Research Paper Volume 12, Issue 21 pp 21597—21612
Construction and validation of an immunity-related prognostic signature for breast cancer
- 1 Department of Clinical Pharmacology, Hunan Key Laboratory of Pharmacogenetics, and National Clinical Research Center for Geriatric Disorders, Xiangya Hospital, Central South University, Changsha 410008, P.R. China
- 2 Institute of Clinical Pharmacology, Engineering Research Center for Applied Technology of Pharmacogenomics of Ministry of Education, Central South University, Changsha 410078, P.R. China
- 3 Department of Nuclear Medicine, Key Laboratory of Biological Nanotechnology of National Health Commission, Xiangya Hospital, Central South University, Changsha 410008, P.R. China
Received: June 9, 2020 Accepted: August 8, 2020 Published: November 7, 2020
https://doi.org/10.18632/aging.103952How to Cite
Copyright: © 2020 Zhu et al.

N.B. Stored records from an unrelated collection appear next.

**config.mk**
```make
export PLATFORM = sky130hd
export DESIGN_NAME = serial_subtractor
export DESIGN_NICKNAME = d
export VERILOG_FILES = /design/src/rtl/serial_sub_pkg.sv /design/src/rtl/serial_subtractor_fs.sv /design/src/rtl/serial_subtractor.sv
export SDC_FILE = /design/constraint.sdc
export NUM_CORES = 1
export LEC_CHECK = 0
export ABC_AREA = 1
export BUFFER_PORTS_ARGS = -buffer_cell sky130_fd_sc_hd__buf_4
export CORE_MARGIN = 2
export CORE_UTILIZATION = 35
export CTS_CLUSTER_SIZE = 10
export DETAILED_ROUTE_END_ITERATION = 7
export HOLD_SLACK_MARGIN = 0.03
export SLEW_MARGIN = 5
export SYNTH_ARGS = -nofsm -noshare
export SYNTH_HDL_FRONTEND = slang
export SYNTH_SLANG_ARGS = --single-unit
```
**constraint.sdc**
```tcl
create_clock -name clk -period 2.74 [get_ports clk]
set_clock_uncertainty 0.1 [all_clocks]
set_input_delay 0.548 -clock clk [delete_from_list [all_inputs] [get_ports clk]]
set_output_delay 0.548 -clock clk [all_outputs]
set_load 0.01 [all_outputs]
```
**src/rtl/serial_sub_pkg.sv**
```systemverilog
// Shared state encoding and default width for the bit-serial subtractor.
package serial_sub_pkg;

  typedef enum logic [1:0] {
    IDLE  = 2'd0,
    SHIFT = 2'd1,
    DONE  = 2'd2
  } state_t;

  localparam int WIDTH_DEF = 4;

endpackage

```
**src/rtl/serial_subtractor_fs.sv**
```systemverilog
// One-bit full subtractor cell: d = a - b - bin, bout = borrow out.
module full_subtractor (
  input  logic a,
  input  logic b,
  input  logic bin,
  output logic d,
  output logic bout
);

  assign d    = a ^ b ^ bin;
  assign bout = (~a & b) | (~a & bin) | (b & bin);

endmodule

```
**src/rtl/serial_subtractor.sv**
```systemverilog
// Bit-serial ripple-borrow subtractor, D = A - B - Bin, LSB first.
// Optional signed-overflow output enabled by SERIAL_SUB_SIGNED_OVF_EN.
module serial_subtractor
  import serial_sub_pkg::*;
#(
  parameter int WIDTH = WIDTH_DEF
) (
  input  logic             clk,
  input  logic             rst,
  input  logic             start,
  input  logic [WIDTH-1:0] A,
  input  logic [WIDTH-1:0] B,
  input  logic             Bin,
  output logic [WIDTH-1:0] D,
  output logic             Bout,
  output logic             busy,
  output logic             done
`ifdef SERIAL_SUB_SIGNED_OVF_EN
  ,
  output logic             ovf
`endif
);

  localparam int CW = $clog2(WIDTH + 1);
  localparam logic [CW-1:0] LAST    = CW'(WIDTH);
  localparam logic [CW-1:0] LAST_M1 = CW'(WIDTH - 1);

  state_t           state_q, state_d;
  logic [WIDTH-1:0] a_q, a_d;
  logic [WIDTH-1:0] b_q, b_d;
  logic [WIDTH-1:0] r_q, r_d;
  logic [WIDTH-1:0] d_q, d_d;
  logic [CW-1:0]    cnt_q, cnt_d;
  logic             brw_q, brw_d;
  logic             bout_q, bout_d;
  logic             busy_q, busy_d;
  logic             done_q, done_d;
  logic             fs_d, fs_bout;
`ifdef SERIAL_SUB_SIGNED_OVF_EN
  logic             msb_q, msb_d;
  logic             ovf_q, ovf_d;
`endif

  full_subtractor u_fs (
    .a    (a_q[0]),
    .b    (b_q[0]),
    .bin  (brw_q),
    .d    (fs_d),
    .bout (fs_bout)
  );

  always_comb begin
    state_d = state_q;
    a_d     = a_q;
    b_d     = b_q;
    r_d     = r_q;
    d_d     = d_q;
    cnt_d   = cnt_q;
    brw_d   = brw_q;
    bout_d  = bout_q;
    busy_d  = busy_q;
    done_d  = 1'b0;
`ifdef SERIAL_SUB_SIGNED_OVF_EN
    msb_d   = msb_q;
    ovf_d   = ovf_q;
`endif
    unique case (state_q)
      IDLE: begin
        if (start) begin
          a_d     = A;
          b_d     = B;
          brw_d   = Bin;
          r_d     = '0;
          cnt_d   = '0;
          busy_d  = 1'b1;
          state_d = SHIFT;
        end
      end
      SHIFT: begin
        if (cnt_q == LAST) begin
          d_d     = r_q;
          bout_d  = brw_q;
          done_d  = 1'b1;
          state_d = DONE;
`ifdef SERIAL_SUB_SIGNED_OVF_EN
          ovf_d   = msb_q ^ brw_q;
`endif
        end else begin
          a_d   = a_q >> 1;
          b_d   = b_q >> 1;
          r_d   = {fs_d, r_q[WIDTH-1:1]};
          brw_d = fs_bout;
          cnt_d = cnt_q + CW'(1);
`ifdef SERIAL_SUB_SIGNED_OVF_EN
          // borrow entering the MSB cell, needed for signed overflow
          if (cnt_q == LAST_M1) msb_d = brw_q;
`endif
        end
      end
      DONE: begin
        busy_d  = 1'b0;
        state_d = IDLE;
      end
      default: begin
        busy_d  = 1'b0;
        state_d = IDLE;
      end
    endcase
  end

  always_ff @(posedge clk or posedge rst) begin
    if (rst) begin
      state_q <= IDLE;
      a_q     <= '0;
      b_q     <= '0;
      r_q     <= '0;
      d_q     <= '0;
      cnt_q   <= '0;
      brw_q   <= 1'b0;
      bout_q  <= 1'b0;
      busy_q  <= 1'b0;
      done_q  <= 1'b0;
`ifdef SERIAL_SUB_SIGNED_OVF_EN
      msb_q   <= 1'b0;
      ovf_q   <= 1'b0;
`endif
    end else begin
      state_q <= state_d;
      a_q     <= a_d;
      b_q     <= b_d;
      r_q     <= r_d;
      d_q     <= d_d;
      cnt_q   <= cnt_d;
      brw_q   <= brw_d;
      bout_q  <= bout_d;
      busy_q  <= busy_d;
      done_q  <= done_d;
`ifdef SERIAL_SUB_SIGNED_OVF_EN
      msb_q   <= msb_d;
      ovf_q   <= ovf_d;
`endif
    end
  end

  assign D    = d_q;
  assign Bout = bout_q;
  assign busy = busy_q;
  assign done = done_q;
`ifdef SERIAL_SUB_SIGNED_OVF_EN
  assign ovf  = ovf_q;
`endif

endmodule
```
==> metrics.log <==
[metrics] outcome: finished, final reports clean
[metrics] residual overflow from global routing: 0
[metrics] hold_ws: 307.1 ps
[metrics] most frequent CP cell: sky130_fd_sc_hd__nand2_1
[metrics] Syn Std Cell Area: 1181 um^2
[metrics] number of gates resized after cts: 0
[metrics] Sink Count: 25
[metrics] total area of multi-input combinational cells: 465.4 um^2
[metrics] cts hold-fix bufs: 0
[metrics] worst setup timing slack at the placement stage: approximately 1200 ps
[metrics] Worst Setup Path Type: reg -> reg
[metrics] number of filler cells placed in the layout: 347
[metrics] CP Max Fanout: 19
[metrics] type of element capturing the critical path: flop
[metrics] count of antenna diodes in the layout: 0
[metrics] initial antenna violation count: 0
[metrics] htree depth: 1
[metrics] global-route wire length before repair: 3767 um
[metrics] number of design rule violations left after detail routing: 0
[metrics] overall global routing resource usage: 13.23%
[metrics] largest cells by area after synthesis: sky130_fd_sc_hd__dfrtp_1 53%, sky130_fd_sc_hd__nand2_1 21%, sky130_fd_sc_hd__nand3_1 9.3%
[metrics] largest net degree at the start of global routing: 26
[metrics] time the worst path needs with I/O delays and setup: around 1600 ps
[metrics] violation count after the first detailed-routing iteration: 24
[metrics] Cell Pwr Density: roughly 1100 nW/um^2
[metrics] DRT antenna net count: 0
[metrics] TritonCTS clock tree: built
[metrics] postcts setup bufs: 0
[metrics] proportion of netlist area held by the largest area contributor: between 50% and 60%
[metrics] Leakage Power: 0.8016 nW
[metrics] final-stage net count: 177
[metrics] Setup crit start kind: flop
[metrics] routability congestion estimate: 0.8084
[metrics] Core Box Area: 3284 um^2
[metrics] WP buf/inv: 1
[metrics] cell accounting for the most synthesized area: sky130_fd_sc_hd__dfrtp_1
[metrics] total number of vias: 922
[metrics] ratio of routed vias to standard cells: approximately 4.5
[metrics] delay-heaviest family, CP: simple AND/OR/NAND/NOR gates
[metrics] predominant post-synthesis flop cell: sky130_fd_sc_hd__dfrtp_1
[metrics] Synth Instances: 142
[metrics] worst-case clock buffer depth: 2
[metrics] library cell with the highest instance count after synthesis: sky130_fd_sc_hd__nand2_1
[metrics] commonest cells in the synthesized netlist: 67 x sky130_fd_sc_hd__nand2_1, 25 x sky130_fd_sc_hd__dfrtp_1, 22 x sky130_fd_sc_hd__nand3_1
[metrics] synthesis-to-layout area growth: 15.78%
[metrics] Achievable Freq: ~0.64 GHz
[metrics] die outline height: 62.09 um
[metrics] Final WS setup: 1166 ps
[metrics] unrepaired setup endpoints after global routing: false
[metrics] Die Footprint: 3855 um^2
[metrics] Setup TNS: 0 ps
[metrics] worst path arrival time: about 1700 ps
[metrics] share of layout cells above drive strength 1: 18.01%
[metrics] vias in the first global route: 865
[metrics] CP cell instances: inv_2 > nand3_2 > nand2_2 > nand2_1 > nand2_1
[metrics] Synthesis Warnings: 0
[metrics] class of the worst hold path: in -> async
[metrics] count of maximum capacitance violations: 0
[metrics] Syn Nets: 157
[metrics] crit-path max cell delay: 500 ps
[metrics] register bit count reported by yosys: 25
[metrics] Data required, critical path: 2910 ps
[metrics] Synth async-reset ratio: 100.0%
[metrics] Max rail drop VDD: between 0.4 and 0.5 mV
[metrics] max-slew headroom at the worst pin: between 30% and 40%
[metrics] wire length per cell: 10.54 um
[metrics] number of pins with negative max-slew slack in the final report: 0
[metrics] initial core utilization: approximately 36%
[metrics] IO Port Bufs: 18
[metrics] Die W: 62.09 um
[metrics] hold violation count in the final report: 0
[metrics] number of buffers created by CTS: 3
[metrics] number of endpoints failing setup at the final stage: 0
[metrics] floorplan row count: 21
[metrics] Tightest Pin Transition: just over 900 ps
[metrics] I/O pin cnt: 19
[metrics] slowest stage cell, crit path: sky130_fd_sc_hd__dfrtp_1
[metrics] worst skew pair latency: 320 ps
[metrics] sequential-to-total area share from yosys stat: 52.97%
[metrics] final wirelength: between 2000 and 2500 um
[metrics] Clock Root Buffer: sky130_fd_sc_hd__clkbuf_4
[metrics] Clock transition at path regs: 150 ps
[metrics] Post-Synthesis Mean Instance Area: 8.318 um^2
[metrics] EDFF count, synth: 0
[metrics] Netlist cell types: 14
[metrics] Reg area: 625.6 um^2
[metrics] drt first pass iters: 4
[metrics] detailed placement HPWL: 1570 um
[metrics] Tcrit/Tclk final: 57.45%
[per-layer routing]
metal  up-vias  share of wire [%]  wire length [um]  global-route usage, %
met5         -                  0                 0                      0
met4         0               0.37                 8                  2.432
met3         2                4.3                94                  3.727
met2        23                 47              1022                  22.92
met1       424                 48              1057                  16.56
li1        473                  -                 -                      -
[flip-flops by register name (all words and copies together), names as in the netlist, 2 cells and up]
signal   count
D            4
a_q          4
b_q          4
r_q          4
cnt_q        3
state_q      2
[cell families (layout without fill, tap and decap cells)]
logic type      after synthesis  after routing  share of synthesized area (%)
flops                        25             25                          52.97
fa+ha+maj                     3              3                          3.813
buf+inv                      18             37                          7.627
simple gates                 95             95                          35.17
compound gates                1              1                         0.4233
[cell type report]
| class | instances | share of cell area, % |
|---|---|---|
| clock inverters | 1 | 0.3660 |
| clock buffers | 3 | 1.647 |
| repair buffers | 18 | 9.881 |
| well taps | 46 | 4.209 |
| flip-flops and latches | 25 | 45.75 |
| inverters | 15 | 4.117 |
| multi-input cells | 99 | 34.03 |
[placed cells by master (no fill, tap or decap)]
cell type and instances:
sky130_fd_sc_hd__nand2_1 67, sky130_fd_sc_hd__dfrtp_1 25, sky130_fd_sc_hd__nand3_1 22, sky130_fd_sc_hd__buf_4 18
sky130_fd_sc_hd__inv_1 13, sky130_fd_sc_hd__clkbuf_4 3, sky130_fd_sc_hd__inv_2 2, sky130_fd_sc_hd__nand2_4 2
sky130_fd_sc_hd__ha_1 2, sky130_fd_sc_hd__nor2_4 1, sky130_fd_sc_hd__nand3_2 1, sky130_fd_sc_hd__o21ai_0 1
sky130_fd_sc_hd__nor2_1 1, sky130_fd_sc_hd__nand2_2 1, sky130_fd_sc_hd__fa_1 1, sky130_fd_sc_hd__clkinv_2 1
[path summary, 6_finish.rpt]
path	start	end	slack [ps]	cells after the start
setup / recovery	state_q[0]	a_q[2]	1170	5
hold / removal	rst	D[3]	310	2
setup reg to reg	state_q[0]	a_q[2]	1170	5
hold reg to reg	D[2]	D[2]	400	2
max in group asynchronous	rst	a_q[2]	1670	2
min in group clk	B[3]	b_q[3]	320	3
[per-stage QoR]
| step | util (%) | instances | total power, mW | cell area [um^2] |
|---|---|---|---|---|
| floorplan | - | 142 | 1.128 | 1181 |
| global placement | 40.80 | 203 | 1.266 | 1340 |
| detailed placement | 40.80 | 203 | 1.288 | 1340 |
| CTS | 41.64 | 207 | 1.461 | 1368 |
| global route | 41.64 | 207 | 1.589 | 1368 |
| finish | 41.64 | 207 | 1.439 | 1368 |
[where the power goes]
group | switching, mW | internal [mW] | leakage [nW]
combinational | 0.394 | 0.245 | 0.468
clock | 0.117 | 0.0547 | 0.0177
sequential | 0.106 | 0.523 | 0.316
Power figures use the tool's default switching activity.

This is an open access article distributed under the terms of the Creative Commons Attribution License (CC BY 3.0), which permits unrestricted use, distribution, and reproduction in any medium, provided the original author and source are credited.
Abstract
Breast cancer is one of the most lethal malignancies among women, and understanding the effects of host immunity on disease progression offers the potential to improve immunotherapies against it. Here, we constructed an immunity-related gene (IRG)-based prognostic signature to stratify breast cancer patients and predict their survival. We identified differentially-expressed genes by analyzing the breast cancer transcriptome data from The Cancer Genome Atlas. Univariate Cox regression revealed 179 survival-correlated IRGs, 12 of which we used to construct an immunity-based prognostic signature that stratified breast cancer patients into high- and low-risk groups. The signature was an independent predictor for survival and was validated in an independent dataset. We also investigated the correlations between our prognostic signature and immune infiltrates and found that signature-derived risk scores correlated negatively with infiltration of B cells, CD4+ T cells, CD8+ T cells, neutrophils and dendritic cells. Our results show that the proposed prognostic signature reflects the tumor immune microenvironment, which makes it a potential indicator for survival that warrants further research to assess its clinical utility.